## EXERCISE DESCRIPTION
From the material below, copy each line that holds the word "bits".
[Start of section]
**config.mk**
```make
export PLATFORM = sky130hd
export DESIGN_NAME = uart_boot_loader
export DESIGN_NICKNAME = d
export VERILOG_FILES = /design/src/rtl/uart_boot_loader.sv
export SDC_FILE = /design/constraint.sdc
export NUM_CORES = 1
export LEC_CHECK = 0
export CAP_MARGIN = 20
export CORE_ASPECT_RATIO = 1.1
export CORE_UTILIZATION = 57
export DETAILED_ROUTE_END_ITERATION = 8
export GPL_TIMING_DRIVEN = 0
export PLACE_DENSITY = 0.8
export SYNTH_ARGS = -nofsm -noshare
export SYNTH_HDL_FRONTEND = slang
export SYNTH_SLANG_ARGS = --single-unit
```
**constraint.sdc**
```tcl
create_clock -name clk -period 5.6 [get_ports clk]
set_input_delay 1.12 -clock clk [delete_from_list [all_inputs] [get_ports clk]]
set_output_delay 1.12 -clock clk [all_outputs]
set_load 0.005 [all_outputs]
```
**src/rtl/uart_boot_loader.sv**
```systemverilog
// UART boot loader: receives a length-prefixed little-endian word image on rx and writes it to boot memory.
// Optional build macro BOOT_CHECKSUM_EN appends a 32-bit sum check before releasing the CPU.
module uart_boot_loader #(
  parameter int          CLKS_PER_BIT = 217,
  parameter logic [31:0] BASE_ADDR    = 32'h0000_0000,
  parameter int          MAX_WORDS    = 1024
) (
  input  logic        clk,
  input  logic        reset,
  input  logic        rx,
  output logic [31:0] mem_address,
  output logic [31:0] mem_data,
  output logic        mem_write,
  output logic        cpu_hold,
  output logic        done,
  output logic        error
);

  localparam int             CW        = $clog2(CLKS_PER_BIT);
  localparam logic [CW-1:0]  HALF_LAST = CW'(CLKS_PER_BIT / 2 - 1);
  localparam logic [CW-1:0]  FULL_LAST = CW'(CLKS_PER_BIT - 1);
  localparam logic [31:0]    MAX_W     = 32'(MAX_WORDS);

  typedef enum logic [1:0] {RX_IDLE, RX_START, RX_DATA, RX_STOP} rx_state_e;
  typedef enum logic [2:0] {
    LD_COUNT, LD_DATA, LD_WRITE,
`ifdef BOOT_CHECKSUM_EN
    LD_CHECK,
`endif
    LD_DONE, LD_ERROR
  } ld_state_e;

  logic            rx_meta_q, rx_sync_q;
  rx_state_e       rx_state_q, rx_state_d;
  logic [CW-1:0]   clk_cnt_q, clk_cnt_d;
  logic [2:0]      bit_cnt_q, bit_cnt_d;
  logic [7:0]      shift_q, shift_d;
  logic            byte_valid_q, byte_valid_d;
  logic            frame_err_q, frame_err_d;

  ld_state_e       ld_state_q, ld_state_d;
  logic [1:0]      byte_idx_q, byte_idx_d;
  logic [23:0]     acc_q, acc_d;
  logic [31:0]     words_left_q, words_left_d;
  logic [31:0]     mem_address_q, mem_address_d;
  logic [31:0]     mem_data_q, mem_data_d;
  logic            mem_write_q, mem_write_d;
  logic            cpu_hold_q, cpu_hold_d;
  logic            done_q, done_d;
  logic            error_q, error_d;
  logic [31:0]     full_word;
`ifdef BOOT_CHECKSUM_EN
  logic [31:0]     sum_q, sum_d;
`endif

  // Middle-of-bit sampling: half a bit after the start edge, then one bit period apart.
  always_comb begin
    rx_state_d   = rx_state_q;
    clk_cnt_d    = clk_cnt_q;
    bit_cnt_d    = bit_cnt_q;
    shift_d      = shift_q;
    byte_valid_d = 1'b0;
    frame_err_d  = 1'b0;
    case (rx_state_q)
      RX_IDLE: begin
        if (!rx_sync_q) begin
          rx_state_d = RX_START;
          clk_cnt_d  = '0;
          bit_cnt_d  = '0;
        end
      end
      RX_START: begin
        if (clk_cnt_q == HALF_LAST) begin
          clk_cnt_d  = '0;
          rx_state_d = rx_sync_q ? RX_IDLE : RX_DATA;
        end else begin
          clk_cnt_d = clk_cnt_q + 1'b1;
        end
      end
      RX_DATA: begin
        if (clk_cnt_q == FULL_LAST) begin
          clk_cnt_d = '0;
          shift_d   = {rx_sync_q, shift_q[7:1]};
          bit_cnt_d = bit_cnt_q + 1'b1;
          if (bit_cnt_q == 3'd7) rx_state_d = RX_STOP;
        end else begin
          clk_cnt_d = clk_cnt_q + 1'b1;
        end
      end
      default: begin
        if (clk_cnt_q == FULL_LAST) begin
          clk_cnt_d    = '0;
          byte_valid_d = rx_sync_q;
          frame_err_d  = !rx_sync_q;
          rx_state_d   = RX_IDLE;
        end else begin
          clk_cnt_d = clk_cnt_q + 1'b1;
        end
      end
    endcase
  end

  // Bytes arrive LSB-first, so shifting each new byte in from the top leaves a little-endian word.
  assign full_word = {shift_q, acc_q};

  always_comb begin
    ld_state_d    = ld_state_q;
    byte_idx_d    = byte_idx_q;
    acc_d         = acc_q;
    words_left_d  = words_left_q;
    mem_address_d = mem_address_q;
    mem_data_d    = mem_data_q;
    mem_write_d   = 1'b0;
    cpu_hold_d    = cpu_hold_q;
    done_d        = done_q;
    error_d       = error_q;
`ifdef BOOT_CHECKSUM_EN
    sum_d         = sum_q;
`endif
    case (ld_state_q)
      LD_COUNT: begin
        if (byte_valid_q) begin
          byte_idx_d = byte_idx_q + 1'b1;
          acc_d      = {shift_q, acc_q[23:8]};
          if (byte_idx_q == 2'd3) begin
            words_left_d = full_word;
            if (full_word == 32'd0) begin
`ifdef BOOT_CHECKSUM_EN
              ld_state_d = LD_CHECK;
`else
              ld_state_d = LD_DONE;
              done_d     = 1'b1;
              cpu_hold_d = 1'b0;
`endif
            end else if (full_word > MAX_W) begin
              ld_state_d = LD_ERROR;
              error_d    = 1'b1;
            end else begin
              ld_state_d = LD_DATA;
            end
          end
        end
      end
      LD_DATA: begin
        if (byte_valid_q) begin
          byte_idx_d = byte_idx_q + 1'b1;
          mem_data_d = {shift_q, mem_data_q[31:8]};
          if (byte_idx_q == 2'd3) begin
            ld_state_d  = LD_WRITE;
            mem_write_d = 1'b1;
          end
        end
      end
      LD_WRITE: begin
        mem_address_d = mem_address_q + 32'd4;
        words_left_d  = words_left_q - 32'd1;
`ifdef BOOT_CHECKSUM_EN
        sum_d         = sum_q + mem_data_q;
`endif
        if (words_left_q == 32'd1) begin
`ifdef BOOT_CHECKSUM_EN
          ld_state_d = LD_CHECK;
`else
          ld_state_d = LD_DONE;
          done_d     = 1'b1;
          cpu_hold_d = 1'b0;
`endif
        end else begin
          ld_state_d = LD_DATA;
        end
      end
`ifdef BOOT_CHECKSUM_EN
      LD_CHECK: begin
        if (byte_valid_q) begin
          byte_idx_d = byte_idx_q + 1'b1;
          acc_d      = {shift_q, acc_q[23:8]};
          if (byte_idx_q == 2'd3) begin
            if (full_word == sum_q) begin
              ld_state_d = LD_DONE;
              done_d     = 1'b1;
              cpu_hold_d = 1'b0;
            end else begin
              ld_state_d = LD_ERROR;
              error_d    = 1'b1;
            end
          end
        end
      end
`endif
      default: ;
    endcase
    // A corrupted byte poisons the image anywhere before completion.
    if (frame_err_q && ld_state_q != LD_DONE && ld_state_q != LD_ERROR) begin
      ld_state_d  = LD_ERROR;
      error_d     = 1'b1;
      mem_write_d = 1'b0;
    end
  end

  always_ff @(posedge clk or posedge reset) begin
    if (reset) begin
      rx_meta_q     <= 1'b1;
      rx_sync_q     <= 1'b1;
      rx_state_q    <= RX_IDLE;
      clk_cnt_q     <= '0;
      bit_cnt_q     <= '0;
      shift_q       <= '0;
      byte_valid_q  <= 1'b0;
      frame_err_q   <= 1'b0;
      ld_state_q    <= LD_COUNT;
      byte_idx_q    <= '0;
      acc_q         <= '0;
      words_left_q  <= '0;
      mem_address_q <= BASE_ADDR;
      mem_data_q    <= '0;
      mem_write_q   <= 1'b0;
      cpu_hold_q    <= 1'b1;
      done_q        <= 1'b0;
      error_q       <= 1'b0;
`ifdef BOOT_CHECKSUM_EN
      sum_q         <= '0;
`endif
    end else begin
      rx_meta_q     <= rx;
      rx_sync_q     <= rx_meta_q;
      rx_state_q    <= rx_state_d;
      clk_cnt_q     <= clk_cnt_d;
      bit_cnt_q     <= bit_cnt_d;
      shift_q       <= shift_d;
      byte_valid_q  <= byte_valid_d;
      frame_err_q   <= frame_err_d;
      ld_state_q    <= ld_state_d;
      byte_idx_q    <= byte_idx_d;
      acc_q         <= acc_d;
      words_left_q  <= words_left_d;
      mem_address_q <= mem_address_d;
      mem_data_q    <= mem_data_d;
      mem_write_q   <= mem_write_d;
      cpu_hold_q    <= cpu_hold_d;
      done_q        <= done_d;
      error_q       <= error_d;
`ifdef BOOT_CHECKSUM_EN
      sum_q         <= sum_d;
`endif
    end
  end

  assign mem_address = mem_address_q;
  assign mem_data    = mem_data_q;
  assign mem_write   = mem_write_q;
  assign cpu_hold    = cpu_hold_q;
  assign done        = done_q;
  assign error       = error_q;

endmodule

```
# Word level (Yosys, flattened, before mapping)

Cells that the tools add are included.

Add/sub/neg operators: 5
Order comparisons: 1
Equality and inequality tests: 24
Multiplexer cells: 50
Reductions and logical operators: 26

Operator list:

| kind                    | count |
|---|---|
| $mux W32                | 2 |
| $pmux W32 S2            | 1 |
| $add A32 B3 Y32 const B | 1 |
| $eq A32 B1 Y1 const B   | 1 |
| $gt A32 B11 Y1 const B  | 1 |
| $logic_not A32 Y1       | 1 |
| $sub A32 B1 Y32 const B | 1 |
| $mux W3                 | 9 |
| $mux W8                 | 3 |
| $mux W1                 | 22 |
| $reduce_and A5 Y1       | 4 |
| $ne A2 B2 Y1 const B    | 8 |
| $pmux W8 S2             | 1 |
| $ne A3 B3 Y1 const B    | 5 |
| $mux W2                 | 7 |
| $reduce_bool A2 Y1      | 6 |
| $pmux W3 S3             | 1 |
| $add A8 B1 Y8 const B   | 1 |
| $eq A8 B7 Y1 const B    | 1 |
| $eq A8 B8 Y1 const B    | 1 |
| $reduce_and A2 Y1       | 4 |
| $pmux W2 S3             | 1 |
| $pmux W3 S2             | 1 |
| $reduce_and A3 Y1       | 2 |
| other kinds (18)        | 21 |

Register bits after elaboration: 154
Output and inout bits: 68
Word-level logic and storage cells: 124

# Logic depth before layout (Yosys ltp)

Depth in word-level cells: 7
Depth in mapped cells: 7

# Worst setup path before layout

OpenSTA, ideal clock, no wires.

Kind: register to register
From: register words_left_q[0]
To: register words_left_q[18]
Setup time: 0.121 ns
Arrival: 1.891 ns
Path slack: 3.588 ns
Stages on the path, launching flop included: 8
Buffers on the path: 0
Period minus slack after synthesis: 2.012 ns
Path through: dfrtp_1 -> inv_1 -> ha_1 -> nor4b_2 -> nand4_1 -> or4_1 -> a32oi_1 -> nand2_1

Word-level cells in the longest chain between the ends: 2

RTL lines:

| item                     | RTL line | RTL |
|---|---|---|
| start: declaration       | 44       | `logic [31:0] words_left_q, words_left_d;` |
| start signal: assignment | 235      | `words_left_q <= words_left_d;` |
| $sub A32 B1 Y32          | 156      | `words_left_d = words_left_q - 32'd1;` |
| $pmux W32 S2             | 120      | `case (ld_state_q)` |

Every way passes these cells.
A chain may end at the register's enable or synchronous reset.

# Final worst setup path

From: register cpu_hold_q, in the netlist cpu_hold
To: output cpu_hold

RTL lines:

| item                     | RTL line | RTL |
|---|---|---|
| start: declaration       | 48       | `logic cpu_hold_q, cpu_hold_d;` |
| start signal: assignment | 239      | `cpu_hold_q <= cpu_hold_d;` |
| end: declaration         | 14       | `output logic cpu_hold,` |

No word-level cell between the ends.

==> results.md <==
* Status: finished, final reports clean
* #FFs+latches synth at around 150
* F_max at between 300 and 400 MHz
* Core area at 12140 sq um
* CTS resizes at 0
* Vias per cell at just over 6
* H-tree Lvls at 4
* Detailed Route Iter0 Violations at slightly below 600
* Remaining DRCs at 0
* Buf+Inv Stages, Crit Path at 1
* Clock Skew at ~0.0086 ns
* Clock root buffer: clkbuf_16
* Mapped Area at 7133 sq um
* Critical Path Fanout Max at 2
* IO Port Bufs at ~70
* Drt first pass iters at 6
* Asr flop ratio synth at between 90% and 100%
* Worst Setup SP: cpu_hold
* Num rows at between 40 and 50
* Setup WS pre-CTS at between 3 and 4 ns
* # Post-CTS Setup Buffers at 0
* Die area at 12970 sq um
* Post-DRT Antenna Nets at 0
* CP endpoint kind: output port
* Worst-path cell chain: clkdlybuf4s50_1
* Placed instance area at roughly 8000 sq um
* Main synth FF type: dfrtp_1
* Gate power share at 1.1%
* # diodes at 0
* Gr usage total at 27.80%
* Hold-fix buffers, CTS at 0
* RSZ-0062 raised after global routing: false
* Number of max-cap violations at 0
* Die Ht at 119.3 microns
* Psw at roughly 0.54 mW
* CP max-delay cell: dfstp_2
* Pwr/cell area at 268.2 nW/um^2
* CTS tree: built
* Family with the most delay on the worst path: flip-flops
* Fin nets at 750
* Initial antenna violation count at 0
* WP data arrival at about 1.5 ns
* Initial core utilization at around three fifths
* Synth unique cells at 66
* Clock-pin slew of the registers on the worst-case setup and hold paths at approximately 0.070 ns
* Hold Path Depth at 0
* DR WL/cell at 18.71 microns
* Internal cell power at 1.788 mW
* Largest net degree at the start of global routing at roughly 100
* CP startpoint kind: flop
* Worst-Skew Late Latency at 0.43 ns
* Design Area, Final at 8672 sq um
* Worst hold start: rx_meta_q
* Rel. slew slack at between 50% and 60%
* Switching Fraction at a little under a quarter
* Hold_ws at around 0.36 ns
* Final Hold Viols at 0
* Worst-Margin Slew at approximately 0.62 ns
* Length in cells of the worst reg-to-reg path at 7
* Routability congestion estimate at 0.9024
* Vias in the first global route at about 5500
* Gr ovfl total at 0
* CTS max path bufs at 2
* Drt total wl at approximately 17000 microns
* Final max-slew violation count at 0
* DP Wirelength at roughly 11000 microns
* Share of cells above drive strength 1 at around 17%
* EDFF count, synth at 0
* Synth area leader: dfrtp_1
* First-pass GRT wire length at approximately 28000 microns
* Crit path time final at 2.566 ns
* Required time of the critical path at approximately 4.5 ns
* Final setup viols at 0
* Top-area cell type share of the netlist area at 52.27%
* Area growth, synth to finish at 21.58%
* CP peak stage delay at around 0.53 ns
* Critical path type: reg -> out
* Cell count after synthesis at 650
* Reg2reg end: words_left_q[18]
* IO Count at 71
* Total CTS buffers at 17
* Reg2reg start: words_left_q[0]
* Via count at approximately 5600
* Crit share post-route at a little under half
* Reg power frac at 47.3%
* Clock Power Share at 51.6%
* Final Worst Setup Slack at around 3.0 ns
* Leak pwr at 3.994 nW
* Avg Inst Size Synth at approximately 11 sq um
* Synth area leaders: dfrtp_1 (52%), mux2_2 (10%), nor2_1 (2.8%)
* Die Width at 108.7 microns
* Peak supply drop at about 0.20 mV
* Register area share after synthesis at between 50% and 60%
* R2R Setup Slk at ~3 ns
* Clk sink count at approximately 150
* HP Class: reg -> reg
* Hold endpoint: rx_sync_q
* Number of fill cells at approximately 820
* YS warnings at 0
## how the worst max path moves through the flow
stage / end / slack, ns / cells after the start
after floorplan: acc_q[0] / 0.39 / 1
after global placement: acc_q[5] / -1.44 / 2
after detailed placement: rx_meta_q / 3.13 / 3
after CTS: cpu_hold / 3.02 / 1
after global routing: words_left_q[18] / 2.87 / 7
final: cpu_hold / 3.03 / 1
## cell families (layout without fill, tap and decap cells)
kind of cell               Yosys count  after routing  synth area share (%)
AOI/OAI and AO/OA                  120            120                 10.79
xor gates and xnor gates            34             34                 4.175
buffers and inverters               45            146                 2.754
adders and majority gates            8              8                 1.403
muxes                               67             67                 10.56
and+or+nand+nor                    223            223                 16.89
DFF                                152            152                 53.38
other                                1              2               0.05257
## state kept, by name, summed over array words and instances (netlist names), 3 cells and up
signal,count
words_left_q,32
acc_q,24
mem_address,30
shift_q,8
clk_cnt_q,8
bit_cnt_q,3
ld_state_q,3
mem_data,32
## power groups by stage
stage / registers, mW / clock network [mW] / logic, mW
after global placement: 1.12 / 0 / 0.0245
final: 1.10 / 1.20 / 0.0267
after floorplan: 1.12 / 0 / 0.0178
after detailed placement: 1.12 / 0 / 0.0283
after CTS: 1.10 / 1.21 / 0.0282
after global routing: 1.10 / 1.26 / 0.0318
## layout make-up
type	instances	area (sq um)	area share, %
flip-flops and latches	152	3807	43.90
multi-input cells	454	3133	36.13
repair buffers	69	708.2	8.166
clock buffers	17	425.4	4.905
clock inverters	15	203.9	2.352
well taps	154	192.7	2.222
plain buffers	33	151.4	1.746
inverters	12	50.05	0.5771
## stage by stage
| stage | power, mW | TNS [ns] | std cells | util [%] |
|---|---|---|---|---|
| 2_1_floorplan | 1.138 | 0 | 651 | - |
| 3_3_place_gp | 1.145 | -212.86 | 873 | 65.99 |
| 3_5_place_dp | 1.148 | 0 | 874 | 66.25 |
| 4_1_cts | 2.339 | 0 | 906 | 71.44 |
| 5_1_grt | 2.392 | 0 | 906 | 71.44 |
| 6_report | 2.326 | 0 | 906 | 71.44 |
## synthesized netlist by cell type, types with 3 or more instances
library cell and count:
dfrtp_1 149, mux2_2 66, nor2_1 53, nand2_1 38, a21oi_1 34, o21ai_0 29, nand3_1 26, nor3_1 25
xnor2_1 22, nand4_1 19, clkbuf_1 16, inv_1 12, xor2_1 12, buf_2 10, nor4_1 10, a22oi_1 8
ha_1 8, o211ai_1 8, nand2b_1 6, a22o_1 5, and4_1 5, nor3b_1 5, a31oi_1 4, and2_1 4
buf_1 4, nor2b_1 4, o311ai_0 4, or3_1 4, a211oi_1 3, a21o_1 3, dfstp_2 3, o2bb2ai_1 3
or4_1 3
## cells in the final DEF, fill, tap and decap left out, drive strengths merged, types with 3 or more instances in the layout
cell           synthesis  routed
nor3                  27      27
a21oi                 34      34
a22o                   5       5
inv                   12      20
a211oi                 3       3
nand2b                 6       6
and2                   4       4
or4                    3       3
or3                    5       5
or3b                   3       3
nand4                 19      19
a22oi                  8       8
nand2                 38      38
nand3                 27      27
o311ai                 5       5
o2bb2ai                3       3
clkinv                 0       5
o21ai                 29      29
clkbuf                16      33
nor4                  13      13
a31oi                  4       4
xor2                  12      12
and4                   5       5
buf                   17      18
ha                     8       8
mux2                  66      66
o211ai                 8       8
clkdlybuf4s50          0      68
dfrtp                149     149
nor2b                  4       4
xnor2                 22      22
nor2                  54      54
a21o                   3       3
and3                   3       3
nor3b                  5       5
dfstp                  3       3
## routing by layer
| layer | vias to the layer above | track usage [%] | share of wire, % |
|---|---|---|---|
| li1 | 2546 | - | - |
| met1 | 2787 | 34.93 | 40 |
| met2 | 256 | 46.08 | 52 |
| met3 | 36 | 5.309 | 5.9 |
| met4 | 0 | 12.67 | 2.3 |
| met5 | - | 0 | 0 |
Note: power is estimated with default switching activity, not from simulation.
[End of section]
## WRITTEN SOLUTION
Register bits after elaboration: 154
Output and inout bits: 68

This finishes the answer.